For too much parasympathetic, a person might experience any of the following: pounding
heart, but not necessarily increased heart rate, diarrhea, nausea, fogginess, feeling heavy
chested, difficulty taking a full breath, tearfulness, disorganized active thoughts, very
warm hands, anxiety, overwhelm, depressive anxiety, and a tendency to freeze or collapse.
If you check a lot of these boxes, try taking several of the rapid, deep breaths (not
hyperventilating breaths) I described earlier. The goal is to stimulate a sympathetic
response, so imagine you are breathing as if you have just sprinted up a flight of stairs.

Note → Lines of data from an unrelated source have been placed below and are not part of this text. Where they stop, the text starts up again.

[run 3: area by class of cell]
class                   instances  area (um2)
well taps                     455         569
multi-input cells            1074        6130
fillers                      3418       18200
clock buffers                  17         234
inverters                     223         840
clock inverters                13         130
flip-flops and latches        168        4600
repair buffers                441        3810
===== src/rtl/core/bitmap_set_with_find_first_macros.svh =====
// assertion macros used by the bitmap set rtl
`ifndef BITMAP_SET_WITH_FIND_FIRST_MACROS_SVH
`define BITMAP_SET_WITH_FIND_FIRST_MACROS_SVH

// clocked check, off while reset is asserted
`define BSFF_ASSERT_CLK(lbl, clk, rst_n, prop, msg) \
  lbl: assert property (@(posedge clk) disable iff (!rst_n) prop) \
    else $error(msg);

// clocked check that also holds across reset
`define BSFF_ASSERT_ANY(lbl, clk, prop, msg) \
  lbl: assert property (@(posedge clk) prop) else $error(msg);

`endif


===== src/rtl/core/bsff_pkg.sv =====
// shared types, codes and constants of the bitmap set
`default_nettype none

package bsff_pkg;

  localparam int WORD_BITS_DEF  = 32;
  localparam int MAX_VALUES_DEF = 1024;

  localparam int FUNC_W  = 3;
  localparam int INDEX_W = 10;
  localparam int SIZE_W  = 11;
  // bit base of a word; holds the largest size plus one word
  localparam int BASE_W  = 12;
  localparam int DIV_SH  = 16;

  localparam logic [SIZE_W-1:0] SIZE_RESET = SIZE_W'(1024);

  // operation codes
  localparam logic [FUNC_W-1:0] FN_SET       = 3'd0;
  localparam logic [FUNC_W-1:0] FN_CLEAR     = 3'd1;
  localparam logic [FUNC_W-1:0] FN_TOGGLE    = 3'd2;
  localparam logic [FUNC_W-1:0] FN_TEST      = 3'd3;
  localparam logic [FUNC_W-1:0] FN_CLEAR_ALL = 3'd4;
  localparam logic [FUNC_W-1:0] FN_SET_ALL   = 3'd5;
  localparam logic [FUNC_W-1:0] FN_FIND      = 3'd6;
  localparam logic [FUNC_W-1:0] FN_POP       = 3'd7;

  // register index of size
  localparam logic REG_SIZE = 1'b0;

  typedef struct packed {
    logic active;    // word base lies below the effective size
    logic found;     // a visible member is in the word
    logic test_bit;  // selected bit of the raw word
  } bsff_flags_t;

endpackage

`default_nettype wire


===== src/rtl/core/bitmap_set_with_find_first.sv =====
// top level of the membership bitmap with find first and pop
//
// input channel: in_valid/in_ready carry one beat per operation (in_func,
// in_index). result channel: out_valid/out_ready carry one beat per input
// beat (out_hit, out_found_index, out_range_error), in input order.
// size register at byte address 0 of the apb-style port; pready is tied
// high, writes land on the access cycle. write it only while idle.
// the bitmap lives in one word-wide ram, NWORDS = MAX_VALUES / WORD_BITS
// words, rounded up. a shared word unit visits one word per cycle. an
// accepted beat passes through the div, split, rd, exam and fin states;
// out-of-range ops go from split straight to fin. find and pop stay in
// exam for each word examined; a scan that runs past the last active word
// examines one more. clear all and set all go from split to a fill state
// that writes each active word, then to fin. one operation is in flight
// at a time, in_ready is low meanwhile.
// after reset a clearing pass writes zero to every ram word, with in_ready
// low; size resets to 1024.
// a stalled receiver holds the result in the output register; the block
// still accepts and works on the next operation, then waits to hand it off.
`default_nettype none
`include "bitmap_set_with_find_first_macros.svh"

module bitmap_set_with_find_first import bsff_pkg::*; #(
  parameter int WORD_BITS  = WORD_BITS_DEF,
  parameter int MAX_VALUES = MAX_VALUES_DEF
) (
  input  wire logic               clk,
  input  wire logic               rst_n,
  // operation channel
  input  wire logic               in_valid,
  output logic                    in_ready,
  input  wire logic [FUNC_W-1:0]  in_func,
  input  wire logic [INDEX_W-1:0] in_index,
  // result channel
  output logic                    out_valid,
  input  wire logic               out_ready,
  output logic                    out_hit,
  output logic      [INDEX_W-1:0] out_found_index,
  output logic                    out_range_error,
  // apb-style config port
  input  wire logic               psel,
  input  wire logic               penable,
  input  wire logic               pwrite,
  input  wire logic [2:0]         paddr,
  input  wire logic [31:0]        pwdata,
  output logic      [31:0]        prdata,
  output logic                    pready
);

  localparam int NWORDS  = (MAX_VALUES + WORD_BITS - 1) / WORD_BITS;
  localparam int AW      = (NWORDS > 1) ? $clog2(NWORDS) : 1;
  localparam int BPW     = $clog2(WORD_BITS);
  localparam int EFF_CAP = (MAX_VALUES > 2047) ? 2047 : MAX_VALUES;
  // reciprocal for splitting an index into word and bit
  localparam int RECIP   = (1 << DIV_SH) / WORD_BITS;

  // sequencer states
  localparam logic [2:0] ST_CLR   = 3'd0;  // post-reset ram sweep
  localparam logic [2:0] ST_IDLE  = 3'd1;
  localparam logic [2:0] ST_DIV   = 3'd2;  // reciprocal multiply
  localparam logic [2:0] ST_SPLIT = 3'd3;  // word, bit, range check
  localparam logic [2:0] ST_RD    = 3'd4;  // first ram read in flight
  localparam logic [2:0] ST_EXAM  = 3'd5;  // word unit looks at a word
  localparam logic [2:0] ST_FILL  = 3'd6;  // clear all / set all sweep
  localparam logic [2:0] ST_FIN   = 3'd7;  // hand result to output reg

  logic [2:0]           state_r, state_nxt;
  logic [SIZE_W-1:0]    size_r;
  logic [AW-1:0]        addr_r, addr_nxt;
  logic                 out_valid_r, out_valid_nxt;

  logic [FUNC_W-1:0]    func_r, func_nxt;
  logic [INDEX_W-1:0]   idx_r, idx_nxt;
  logic [INDEX_W-1:0]   q0_r, q0_nxt;
  logic [BASE_W-1:0]    base_r, base_nxt;
  logic [BPW-1:0]       bitpos_r, bitpos_nxt;
  logic                 hit_r, hit_nxt;
  logic [INDEX_W-1:0]   found_r, found_nxt;
  logic                 err_r, err_nxt;
  logic                 out_hit_r, out_hit_nxt;
  logic [INDEX_W-1:0]   out_found_r, out_found_nxt;
  logic                 out_err_r, out_err_nxt;

  logic [SIZE_W-1:0]    eff;
  logic                 cfg_wr;
  logic [31:0]          r0_full;
  logic [31:0]          r_sel;
  logic [31:0]          q_sel;
  logic                 corr;
  logic                 in_range;

  logic                 ram_we;
  logic [AW-1:0]        ram_raddr;
  logic [WORD_BITS-1:0] ram_wdata;
  logic [WORD_BITS-1:0] ram_rdata;
  bsff_flags_t          flags;
  logic [BPW-1:0]       alu_pos;
  logic [WORD_BITS-1:0] alu_wdata;

  // config port
  assign pready = 1'b1;
  assign cfg_wr = psel && penable && pwrite && (paddr[2] == REG_SIZE);
  assign prdata = (paddr[2] == REG_SIZE) ? 32'(size_r) : '0;

  // effective size saturates at the bitmap capacity
  assign eff = (size_r > SIZE_W'(EFF_CAP)) ? SIZE_W'(EFF_CAP) : size_r;

  // index split: q0 may be one short, one compare and subtract fixes it
  assign r0_full  = 32'(idx_r) - 32'(q0_r) * 32'(WORD_BITS);
  assign corr     = r0_full >= 32'(WORD_BITS);
  assign r_sel    = corr ? (r0_full - 32'(WORD_BITS)) : r0_full;
  assign q_sel    = 32'(q0_r) + 32'(corr);
  assign in_range = SIZE_W'(idx_r) < eff;

  assign in_ready  = (state_r == ST_IDLE);
  assign out_valid = out_valid_r;
  assign out_hit         = out_hit_r;
  assign out_found_index = out_found_r;
  assign out_range_error = out_err_r;

  // while scanning, fetch the next word ahead of the one being examined
  assign ram_raddr = (state_r == ST_EXAM) ? (addr_r + AW'(1)) : addr_r;
  assign ram_wdata = (state_r == ST_CLR) ? '0 : alu_wdata;

  bsff_ram #(
    .WIDTH (WORD_BITS),
    .DEPTH (NWORDS)
  ) u_ram (
    .clk   (clk),
    .we    (ram_we),
    .waddr (addr_r),
    .wdata (ram_wdata),
    .raddr (ram_raddr),
    .rdata (ram_rdata)
  );

  bsff_word_alu #(
    .WORD_BITS (WORD_BITS)
  ) u_alu (
    .func    (func_r),
    .rd_word (ram_rdata),
    .base    (base_r),
    .eff     (eff),
    .bitpos  (bitpos_r),
    .flags   (flags),
    .pos     (alu_pos),
    .wdata   (alu_wdata)
  );

  always_comb begin
    state_nxt     = state_r;
    addr_nxt      = addr_r;
    func_nxt      = func_r;
    idx_nxt       = idx_r;
    q0_nxt        = q0_r;
    base_nxt      = base_r;
    bitpos_nxt    = bitpos_r;
    hit_nxt       = hit_r;
    found_nxt     = found_r;
    err_nxt       = err_r;
    out_hit_nxt   = out_hit_r;
    out_found_nxt = out_found_r;
    out_err_nxt   = out_err_r;
    out_valid_nxt = out_valid_r && !out_ready;
    ram_we        = 1'b0;

    case (state_r)
      ST_CLR: begin
        ram_we   = 1'b1;
        addr_nxt = addr_r + AW'(1);
        if (addr_r == AW'(NWORDS - 1)) begin
          state_nxt = ST_IDLE;
        end
      end
      ST_IDLE: begin
        if (in_valid) begin
          func_nxt  = in_func;
          idx_nxt   = in_index;
          state_nxt = ST_DIV;
        end
      end
      ST_DIV: begin
        q0_nxt    = INDEX_W'((32'(idx_r) * 32'(RECIP)) >> DIV_SH);
        state_nxt = ST_SPLIT;
      end
      ST_SPLIT: begin
        hit_nxt   = 1'b0;
        found_nxt = '0;
        err_nxt   = 1'b0;
        case (func_r)
          FN_CLEAR_ALL, FN_SET_ALL: begin
            addr_nxt  = '0;
            base_nxt  = '0;
            state_nxt = ST_FILL;
          end
          FN_FIND: begin
            addr_nxt  = '0;
            base_nxt  = '0;
            state_nxt = ST_RD;
          end
          default: begin
            // indexed ops and pop; pop scans from bit 0 of the word
            if (!in_range) begin
              err_nxt   = 1'b1;
              state_nxt = ST_FIN;
            end else begin
              addr_nxt   = AW'(q_sel);
              bitpos_nxt = BPW'(r_sel);
              base_nxt   = BASE_W'(32'(idx_r) - r_sel);
              state_nxt  = ST_RD;
            end
          end
        endcase
      end
      ST_RD: begin
        state_nxt = ST_EXAM;
      end
      ST_EXAM: begin
        case (func_r)
          FN_TEST: begin
            hit_nxt   = flags.test_bit;
            state_nxt = ST_FIN;
          end
          FN_FIND, FN_POP: begin
            if (!flags.active) begin
              state_nxt = ST_FIN;
            end else if (flags.found) begin
              hit_nxt   = 1'b1;
              found_nxt = INDEX_W'(base_r + BASE_W'(alu_pos));
              ram_we    = (func_r == FN_POP);
              state_nxt = ST_FIN;
            end else begin
              addr_nxt = addr_r + AW'(1);
              base_nxt = base_r + BASE_W'(WORD_BITS);
            end
          end
          default: begin
            // set, clear, toggle: read-modify-write of one word
            ram_we    = 1'b1;
            state_nxt = ST_FIN;
          end
        endcase
      end
      ST_FILL: begin
        if (flags.active) begin
          ram_we   = 1'b1;
          addr_nxt = addr_r + AW'(1);
          base_nxt = base_r + BASE_W'(WORD_BITS);
        end else begin
          state_nxt = ST_FIN;
        end
      end
      ST_FIN: begin
        if (!out_valid_r || out_ready) begin
          out_valid_nxt = 1'b1;
          out_hit_nxt   = hit_r;
          out_found_nxt = found_r;
          out_err_nxt   = err_r;
          state_nxt     = ST_IDLE;
        end
      end
      default: begin
        state_nxt = ST_IDLE;
      end
    endcase
  end

  // control state
  always_ff @(posedge clk) begin
    if (!rst_n) begin
      state_r     <= ST_CLR;
      addr_r      <= '0;
      out_valid_r <= 1'b0;
      size_r      <= SIZE_RESET;
    end else begin
      state_r     <= state_nxt;
      addr_r      <= addr_nxt;
      out_valid_r <= out_valid_nxt;
      if (cfg_wr) begin
        size_r <= pwdata[SIZE_W-1:0];
      end
    end
  end

  // payload
  always_ff @(posedge clk) begin
    func_r      <= func_nxt;
    idx_r       <= idx_nxt;
    q0_r        <= q0_nxt;
    base_r      <= base_nxt;
    bitpos_r    <= bitpos_nxt;
    hit_r       <= hit_nxt;
    found_r     <= found_nxt;
    err_r       <= err_nxt;
    out_hit_r   <= out_hit_nxt;
    out_found_r <= out_found_nxt;
    out_err_r   <= out_err_nxt;
  end

  // one operation in flight at a time
  `BSFF_ASSERT_CLK(a_one_in_flight, clk, rst_n, in_valid && in_ready |=> !in_ready, "second beat accepted while busy")
  // an out-of-range beat reports nothing found
  `BSFF_ASSERT_CLK(a_err_no_hit, clk, rst_n, out_valid && out_range_error |-> !out_hit && out_found_index == '0, "range error with a hit")
  // a reported member lies below the effective size
  `BSFF_ASSERT_CLK(a_found_below, clk, rst_n, out_valid && out_hit |-> SIZE_W'(out_found_index) < eff, "found index at or above size")
  // nothing moves on either channel during the clearing pass
  `BSFF_ASSERT_CLK(a_sweep_closed, clk, rst_n, state_r == ST_CLR |-> !in_ready && !out_valid, "channel open during clearing pass")
  // reset starts the clearing pass with no result pending
  `BSFF_ASSERT_ANY(a_reset_state, clk, !rst_n |=> !out_valid && state_r == ST_CLR, "reset did not start clearing pass")

endmodule

`default_nettype wire


===== src/rtl/core/bsff_ram.sv =====
// generic simple dual port ram with registered read
`default_nettype none

module bsff_ram #(
  parameter int WIDTH = 32,
  parameter int DEPTH = 32,
  localparam int AW = (DEPTH > 1) ? $clog2(DEPTH) : 1
) (
  input  wire logic             clk,
  input  wire logic             we,
  input  wire logic [AW-1:0]    waddr,
  input  wire logic [WIDTH-1:0] wdata,
  input  wire logic [AW-1:0]    raddr,
  output logic      [WIDTH-1:0] rdata
);

  logic [WIDTH-1:0] mem [DEPTH];

  always_ff @(posedge clk) begin
    if (we) begin
      mem[waddr] <= wdata;
    end
    rdata <= mem[raddr];
  end

endmodule

`default_nettype wire


===== src/rtl/core/bsff_word_alu.sv =====
// shared word unit: visible mask, lowest member, bit update
`default_nettype none

module bsff_word_alu import bsff_pkg::*; #(
  parameter int WORD_BITS = WORD_BITS_DEF,
  localparam int BPW = $clog2(WORD_BITS)
) (
  input  wire logic [FUNC_W-1:0]    func,
  input  wire logic [WORD_BITS-1:0] rd_word,
  input  wire logic [BASE_W-1:0]    base,
  input  wire logic [SIZE_W-1:0]    eff,
  input  wire logic [BPW-1:0]       bitpos,
  output bsff_flags_t               flags,
  output logic      [BPW-1:0]       pos,
  output logic      [WORD_BITS-1:0] wdata
);

  logic [BASE_W-1:0]    eff_ext;
  logic [BASE_W-1:0]    lim;
  logic                 active;
  logic [WORD_BITS-1:0] mask;
  logic [WORD_BITS-1:0] vis;
  logic [WORD_BITS-1:0] low1;
  logic [WORD_BITS-1:0] sel_bit;

  assign eff_ext = BASE_W'(eff);
  assign active  = base < eff_ext;
  assign lim     = eff_ext - base;

  // bits of this word below the effective size
  always_comb begin
    if (!active) begin
      mask = '0;
    end else if (lim >= BASE_W'(WORD_BITS)) begin
      mask = '1;
    end else begin
      mask = ~({WORD_BITS{1'b1}} << lim[BPW-1:0]);
    end
  end

  assign vis     = rd_word & mask;
  // isolate lowest set bit
  assign low1    = vis & (~vis + WORD_BITS'(1));
  assign sel_bit = WORD_BITS'(1) << bitpos;

  always_comb begin
    pos = '0;
    for (int j = 0; j < WORD_BITS; j++) begin
      if (low1[j]) begin
        pos = pos | BPW'(j);
      end
    end
  end

  assign flags.active   = active;
  assign flags.found    = |vis;
  assign flags.test_bit = |(rd_word & sel_bit);

  always_comb begin
    case (func)
      FN_SET:       wdata = rd_word | sel_bit;
      FN_CLEAR:     wdata = rd_word & ~sel_bit;
      FN_TOGGLE:    wdata = rd_word ^ sel_bit;
      FN_CLEAR_ALL: wdata = '0;
      FN_SET_ALL:   wdata = mask;
      FN_POP:       wdata = rd_word & ~low1;
      default:      wdata = rd_word;
    endcase
  end

endmodule

`default_nettype wire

Alternatively, you might try taking an ice cube out of the freezer and holding it for at least
a full minute.
No single thing works for every person, although I sincerely wish something did. These
tools can be helpful to get more regulated in the moment, so that behavior and
relationships are not fully influenced by the nervous system blaring an alarm signal that
something is wrong. I’m also aware that these tools are a drop in the bucket for a lot of
people, and that actually shifting nervous system behavior in perpetuity truly represents a
much larger project. Thankfully, there is an increasing focus on shifting the behavior of
someone’s nervous system among different types of therapy . Finding a therapist that
feels like someone you can click with is crucial to this process. Fear, anxiety, attachment,
and most other issues are representative of how the brain is working, and the best forms
of therapy help someone make a change on this level.
For me, although I still occasionally get this same feeling, it has gotten tremendously
better, and an ice cube or a few breaths later I am good to go. Probably not back to that river anytime soon.